【地下鉄サリン25年】前内閣危機管理監 「事態対処医療」の早急整備を  





地下鉄サリン事件当時の状況などについて産経新聞のインタビューに答える元警視総監で前内閣危機管理監の高橋清孝氏

 地下鉄サリン事件から25年。事件当時の警視庁広報課長で、後に警視総監や内閣危機管理監を務めた高橋清孝氏に、事件の教訓をどう生かすべきなのか、話を聞いた。

 

 警視庁広報課長だった平成7年3月20日の朝、事件を受け、ある方針を井上幸彦警視総監(当時)に具申したことを覚えている。原因物質が判明したら即、発表するというもので、捜査1課長から「サリン」の物質名を発表してもらった。有機リン系毒物中毒と分かれば、医師は「PAM(プラリドキシムヨウ化メチル)」投与を選択できる。

 翌8年2月に警視庁警備1課長となって以来、災害対策に長く携わったが残念ながら日本社会は地下鉄サリン事件の教訓を生かし、テロに備える姿勢が大きく不足していると痛感した。

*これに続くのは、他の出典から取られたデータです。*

===== src/sv/bdq_pkg.sv =====
`timescale 1ns / 1ps
`default_nettype none
// ----------------------------------------------------------------------------
// bdq_pkg
// shared types and constants of the bounded deque with insert and reverse
// ----------------------------------------------------------------------------
package bdq_pkg;

	localparam int unsigned DEPTH_DEF = 16;

	localparam int unsigned OP_W      = 3;
	localparam int unsigned DATA_W    = 32;
	localparam int unsigned POS_W     = 5;
	localparam int unsigned ST_W      = 2;
	localparam int unsigned CNT_OUT_W = 5;

	localparam int unsigned IN_W  = 40;
	localparam int unsigned OUT_W = 40;

	typedef enum logic [OP_W-1:0] {
		OP_PUSH_FRONT = 3'd0,
		OP_PUSH_BACK  = 3'd1,
		OP_POP_FRONT  = 3'd2,
		OP_POP_BACK   = 3'd3,
		OP_INSERT     = 3'd4,
		OP_REVERSE    = 3'd5
	} op_t;

	typedef enum logic [ST_W-1:0] {
		ST_OK     = 2'd0,
		ST_EMPTY  = 2'd1,
		ST_FULL   = 2'd2,
		ST_BADPOS = 2'd3
	} st_t;

	typedef enum logic [2:0] {
		S_IDLE,
		S_EXEC,
		S_POP,
		S_SHIFT,
		S_SHWR,
		S_FIN
	} state_t;

	// logical index select for the address unit
	typedef enum logic [2:0] {
		L_ZERO,
		L_CNT,
		L_CNT_M1,
		L_IDX,
		L_IDX_M1,
		L_PRE
	} lsel_t;

	// head pointer update
	typedef enum logic [1:0] {
		HD_HOLD,
		HD_PRE,
		HD_NXT,
		HD_REV
	} hd_t;

	typedef struct packed {
		logic  load;
		logic  ram_we;
		logic  ram_re;
		logic  wd_rdata;
		lsel_t lsel;
		hd_t   hd;
		logic  cnt_inc;
		logic  cnt_dec;
		logic  idx_load;
		logic  idx_dec;
		logic  set_res;
		st_t   res_st;
		logic  take_pop;
		logic  out_load;
	} cmd_t;

	typedef struct packed {
		op_t  op;
		logic full;
		logic empty;
		logic badpos;
		logic at_idx;
		logic gt1;
		logic out_free;
	} stat_t;

endpackage
`default_nettype wire


===== src/sv/bdq_ram.sv =====
`timescale 1ns / 1ps
`default_nettype none
// ----------------------------------------------------------------------------
// bdq_ram
// generic single write port, single read port ram with registered read
// ----------------------------------------------------------------------------
module bdq_ram #(
	parameter int unsigned WIDTH = 32,
	parameter int unsigned DEPTH = 16,
	localparam int unsigned AW = (DEPTH > 1) ? $clog2(DEPTH) : 1
) (
	input  wire logic             clk,
	input  wire logic             we,
	input  wire logic [AW-1:0]    waddr,
	input  wire logic [WIDTH-1:0] wdata,
	input  wire logic             re,
	input  wire logic [AW-1:0]    raddr,
	output logic      [WIDTH-1:0] rdata
);

	logic [WIDTH-1:0] mem_q [DEPTH];

	always_ff @(posedge clk) begin
		if (we) begin
			mem_q[waddr] <= wdata;
		end
		if (re) begin
			rdata <= mem_q[raddr];
		end
	end

endmodule
`default_nettype wire


===== src/sv/bdq_dp.sv =====
`timescale 1ns / 1ps
`default_nettype none
// ----------------------------------------------------------------------------
// bdq_dp
// datapath: circular word store with head pointer and direction flag,
// count, shift index, result and output registers
// ----------------------------------------------------------------------------
module bdq_dp #(
	parameter int unsigned DEPTH = bdq_pkg::DEPTH_DEF
) (
	input  wire logic                       clk,
	input  wire logic                       arst_n,
	input  wire logic [bdq_pkg::IN_W-1:0]   s_tdata,
	input  wire bdq_pkg::cmd_t              cmd,
	output bdq_pkg::stat_t                  stat,
	input  wire logic                       m_tready,
	output logic                            m_tvalid,
	output logic      [bdq_pkg::OUT_W-1:0]  m_tdata
);

	import bdq_pkg::*;

	localparam int unsigned AW = (DEPTH > 1) ? $clog2(DEPTH) : 1;
	localparam int unsigned CW = $clog2(DEPTH + 1);
	localparam int unsigned PW = (CW > POS_W) ? CW : POS_W;
	localparam int unsigned SW = AW + 2;
	localparam logic [AW-1:0] LAST = AW'(DEPTH - 1);

	op_t               op_q;
	logic [DATA_W-1:0] val_q;
	logic [POS_W-1:0]  pos_q;
	logic [AW-1:0]     head_q;
	logic              dir_q;
	logic [CW-1:0]     cnt_q;
	logic [CW-1:0]     idx_q;
	logic [DATA_W-1:0] res_val_q;
	st_t               res_st_q;
	logic              m_tvalid_q;
	logic [OUT_W-1:0]  m_tdata_q;

	logic [CW-1:0]     lidx;
	logic [SW-1:0]     sum;
	logic [SW-1:0]     diff;
	logic [AW-1:0]     phys;
	logic [AW-1:0]     head_inc;
	logic [AW-1:0]     head_dec;
	logic [AW-1:0]     front_pre;
	logic [AW-1:0]     front_nxt;
	logic [AW-1:0]     addr;
	logic [DATA_W-1:0] rdata;
	logic [DATA_W-1:0] wdata;
	logic [PW-1:0]     at_pw;

	// logical to physical index
	always_comb begin
		case (cmd.lsel)
			L_CNT:    lidx = cnt_q;
			L_CNT_M1: lidx = cnt_q - CW'(1);
			L_IDX:    lidx = idx_q;
			L_IDX_M1: lidx = idx_q - CW'(1);
			default:  lidx = '0;
		endcase
		sum = SW'(head_q) + SW'(lidx);
		if (sum >= SW'(DEPTH)) begin
			sum = sum - SW'(DEPTH);
		end
		diff = SW'(head_q) - SW'(lidx);
		if (SW'(head_q) < SW'(lidx)) begin
			diff = diff + SW'(DEPTH);
		end
		phys = dir_q ? AW'(diff) : AW'(sum);
	end

	assign head_inc  = (head_q == LAST) ? '0 : head_q + AW'(1);
	assign head_dec  = (head_q == '0) ? LAST : head_q - AW'(1);
	assign front_pre = dir_q ? head_inc : head_dec;
	assign front_nxt = dir_q ? head_dec : head_inc;
	assign addr      = (cmd.lsel == L_PRE) ? front_pre : phys;
	assign wdata     = cmd.wd_rdata ? rdata : val_q;

	bdq_ram #(
		.WIDTH (DATA_W),
		.DEPTH (DEPTH)
	) u_ram (
		.clk   (clk),
		.we    (cmd.ram_we),
		.waddr (addr),
		.wdata (wdata),
		.re    (cmd.ram_re),
		.raddr (addr),
		.rdata (rdata)
	);

	assign at_pw = (pos_q == '0) ? PW'(1) : PW'(pos_q);

	always_comb begin
		stat.op       = op_q;
		stat.full     = (cnt_q == CW'(DEPTH));
		stat.empty    = (cnt_q == '0);
		stat.badpos   = (cnt_q == '0) || (PW'(pos_q) > PW'(cnt_q));
		stat.at_idx   = (PW'(idx_q) == at_pw);
		stat.gt1      = (cnt_q > CW'(1));
		stat.out_free = !m_tvalid_q || m_tready;
	end

	// input beat capture
	always_ff @(posedge clk) begin
		if (cmd.load) begin
			op_q  <= op_t'(s_tdata[2:0]);
			val_q <= s_tdata[34:3];
			pos_q <= s_tdata[39:35];
		end
	end

	always_ff @(posedge clk or negedge arst_n) begin
		if (!arst_n) begin
			head_q <= '0;
			dir_q  <= 1'b0;
			cnt_q  <= '0;
		end else begin
			case (cmd.hd)
				HD_PRE:  head_q <= front_pre;
				HD_NXT:  head_q <= front_nxt;
				HD_REV: begin
					head_q <= addr;
					dir_q  <= ~dir_q;
				end
				default: ;
			endcase
			if (cmd.cnt_inc) begin
				cnt_q <= cnt_q + CW'(1);
			end else if (cmd.cnt_dec) begin
				cnt_q <= cnt_q - CW'(1);
			end
		end
	end

	always_ff @(posedge clk) begin
		if (cmd.idx_load) begin
			idx_q <= cnt_q;
		end else if (cmd.idx_dec) begin
			idx_q <= idx_q - CW'(1);
		end
		if (cmd.set_res) begin
			res_val_q <= '0;
			res_st_q  <= cmd.res_st;
		end else if (cmd.take_pop) begin
			res_val_q <= rdata;
		end
	end

	// output register
	always_ff @(posedge clk or negedge arst_n) begin
		if (!arst_n) begin
			m_tvalid_q <= 1'b0;
		end else if (cmd.out_load) begin
			m_tvalid_q <= 1'b1;
		end else if (m_tready) begin
			m_tvalid_q <= 1'b0;
		end
	end

	always_ff @(posedge clk) begin
		if (cmd.out_load) begin
			m_tdata_q <= {1'b0, CNT_OUT_W'(cnt_q), res_st_q, res_val_q};
		end
	end

	assign m_tvalid = m_tvalid_q;
	assign m_tdata  = m_tdata_q;

endmodule
`default_nettype wire


===== src/sv/bdq_ctrl.sv =====
`timescale 1ns / 1ps
`default_nettype none
// ----------------------------------------------------------------------------
// bdq_ctrl
// controller: sequences one operation at a time over the datapath
// ----------------------------------------------------------------------------
module bdq_ctrl (
	input  wire logic           clk,
	input  wire logic           arst_n,
	input  wire logic           s_tvalid,
	output logic                s_tready,
	input  wire bdq_pkg::stat_t stat,
	output bdq_pkg::cmd_t       cmd
);

	import bdq_pkg::*;

	state_t state_q;
	state_t state_d;

	always_ff @(posedge clk or negedge arst_n) begin
		if (!arst_n) begin
			state_q <= S_IDLE;
		end else begin
			state_q <= state_d;
		end
	end

	always_comb begin
		cmd      = '0;
		state_d  = state_q;
		s_tready = 1'b0;
		case (state_q)
			S_IDLE: begin
				s_tready = 1'b1;
				if (s_tvalid) begin
					cmd.load = 1'b1;
					state_d  = S_EXEC;
				end
			end
			S_EXEC: begin
				state_d     = S_FIN;
				cmd.set_res = 1'b1;
				cmd.res_st  = ST_OK;
				case (stat.op)
					OP_PUSH_FRONT: begin
						if (stat.full) begin
							cmd.res_st = ST_FULL;
						end else begin
							cmd.ram_we  = 1'b1;
							cmd.lsel    = L_PRE;
							cmd.hd      = HD_PRE;
							cmd.cnt_inc = 1'b1;
						end
					end
					OP_PUSH_BACK: begin
						if (stat.full) begin
							cmd.res_st = ST_FULL;
						end else begin
							cmd.ram_we  = 1'b1;
							cmd.lsel    = L_CNT;
							cmd.cnt_inc = 1'b1;
						end
					end
					OP_POP_FRONT: begin
						if (stat.empty) begin
							cmd.res_st = ST_EMPTY;
						end else begin
							cmd.ram_re  = 1'b1;
							cmd.lsel    = L_ZERO;
							cmd.hd      = HD_NXT;
							cmd.cnt_dec = 1'b1;
							state_d     = S_POP;
						end
					end
					OP_POP_BACK: begin
						if (stat.empty) begin
							cmd.res_st = ST_EMPTY;
						end else begin
							cmd.ram_re  = 1'b1;
							cmd.lsel    = L_CNT_M1;
							cmd.cnt_dec = 1'b1;
							state_d     = S_POP;
						end
					end
					OP_INSERT: begin
						if (stat.badpos) begin
							cmd.res_st = ST_BADPOS;
						end else if (stat.full) begin
							cmd.res_st = ST_FULL;
						end else begin
							cmd.idx_load = 1'b1;
							state_d      = S_SHIFT;
						end
					end
					OP_REVERSE: begin
						if (stat.gt1) begin
							cmd.lsel = L_CNT_M1;
							cmd.hd   = HD_REV;
						end
					end
					default: ;
				endcase
			end
			S_POP: begin
				cmd.take_pop = 1'b1;
				state_d      = S_FIN;
			end
			S_SHIFT: begin
				if (stat.at_idx) begin
					cmd.ram_we  = 1'b1;
					cmd.lsel    = L_IDX;
					cmd.cnt_inc = 1'b1;
					state_d     = S_FIN;
				end else begin
					cmd.ram_re = 1'b1;
					cmd.lsel   = L_IDX_M1;
					state_d    = S_SHWR;
				end
			end
			S_SHWR: begin
				cmd.ram_we   = 1'b1;
				cmd.wd_rdata = 1'b1;
				cmd.lsel     = L_IDX;
				cmd.idx_dec  = 1'b1;
				state_d      = S_SHIFT;
			end
			S_FIN: begin
				if (stat.out_free) begin
					cmd.out_load = 1'b1;
					state_d      = S_IDLE;
				end
			end
			default: state_d = S_IDLE;
		endcase
	end

endmodule
`default_nettype wire


===== src/sv/bounded_deque_with_insert_reverse_core.sv =====
`timescale 1ns / 1ps
`default_nettype none
// ----------------------------------------------------------------------------
// bounded_deque_with_insert_reverse_core
// bounded double-ended list of signed words with positional insert and reverse
// ----------------------------------------------------------------------------
// input stream s_*: one beat per command (opcode, value, position)
// output stream m_*: one beat per command (removed value, status, count after)
// words sit in a circular ram with a head pointer and a direction flag, so
// push, pop and reverse touch at most one ram entry
// steps per command from the accept to the load of the result register; the
// result beat and the next accept follow in the cycle after that load:
//   push, reverse, unused opcodes, any error: accept, execute, finish
//   pop: accept, execute with a ram read, take the registered read, finish
//   insert: accept, execute, a read and a write through the single ram port
//   pair per word moved (count - max(position,1) words), new word, finish
// the next command is taken once the current one has left the controller
// a finished result waits in the output register while the next command runs;
// if the receiver still stalls when that command finishes, the controller
// holds and s_tready stays low until the output register is free
// reset empties the list and clears the output valid flag; ram contents are
// left as they are and only entries below the count are ever read
// ----------------------------------------------------------------------------
module bounded_deque_with_insert_reverse_core #(
	parameter int unsigned DEPTH = bdq_pkg::DEPTH_DEF
) (
	input  wire logic                      clk,
	input  wire logic                      arst_n,
	input  wire logic                      s_tvalid,
	output logic                           s_tready,
	// opcode[2:0], value[34:3], position[39:35]
	input  wire logic [bdq_pkg::IN_W-1:0]  s_tdata,
	output logic                           m_tvalid,
	input  wire logic                      m_tready,
	// removed_value[31:0], status[33:32], count_after[38:34], zero[39]
	output logic      [bdq_pkg::OUT_W-1:0] m_tdata
);

	import bdq_pkg::*;

	cmd_t  cmd;
	stat_t stat;

	bdq_ctrl u_ctrl (
		.clk      (clk),
		.arst_n   (arst_n),
		.s_tvalid (s_tvalid),
		.s_tready (s_tready),
		.stat     (stat),
		.cmd      (cmd)
	);

	bdq_dp #(
		.DEPTH (DEPTH)
	) u_dp (
		.clk      (clk),
		.arst_n   (arst_n),
		.s_tdata  (s_tdata),
		.cmd      (cmd),
		.stat     (stat),
		.m_tready (m_tready),
		.m_tvalid (m_tvalid),
		.m_tdata  (m_tdata)
	);

endmodule
`default_nettype wire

 内閣危機管理監となりテロだけでなく南海トラフと首都直下の両地震、東京大洪水、富士山噴火、大規模停電(ブラックアウト)、大規模サイバー攻撃、そして新型インフルエンザなどのパンデミック-などの国家的危機の被害想定を研究し、各省庁にヒアリングした。結果、国全体として想定や対応計画が極めて甘いということが分かった。

 警察庁警備局長だった25年4月、米・ボストンマラソンの会場で爆弾テロが発生した。この時の米当局の対処は地下鉄サリン事件当時の日本とは対照的だった。不幸にして3人が即死する一方で、医療を施された300人近い負傷者は深刻な状態の人も含め全員、命を取り留めた。

 米国ではテロ発生時の受け入れ医療機関をあらかじめ決め、搬送先には二次攻撃に備えたテロ対策部隊を配置することも含めた「事態対処医療」体制を整備している。テロは防ぎきれないことがあるとの認識に立って、被害最小化を図る考え方だ。

 地下鉄サリン事件にしても米国は外国のことなのに真剣に調査研究し、自国の対策に組み入れている。日本も生物、化学、核や爆発物などへの対応力は高めてきた。ただ最悪の最悪を想定し、初動救命から搬送先の医療機関情報の一元化、二次被害防止まで含め、地下鉄サリン事件の教訓はいまだに完全に生かされてはいない。五輪パラリンピックなどの大規模イベントを控え、「事態対処医療」の整備は喫緊の課題だ。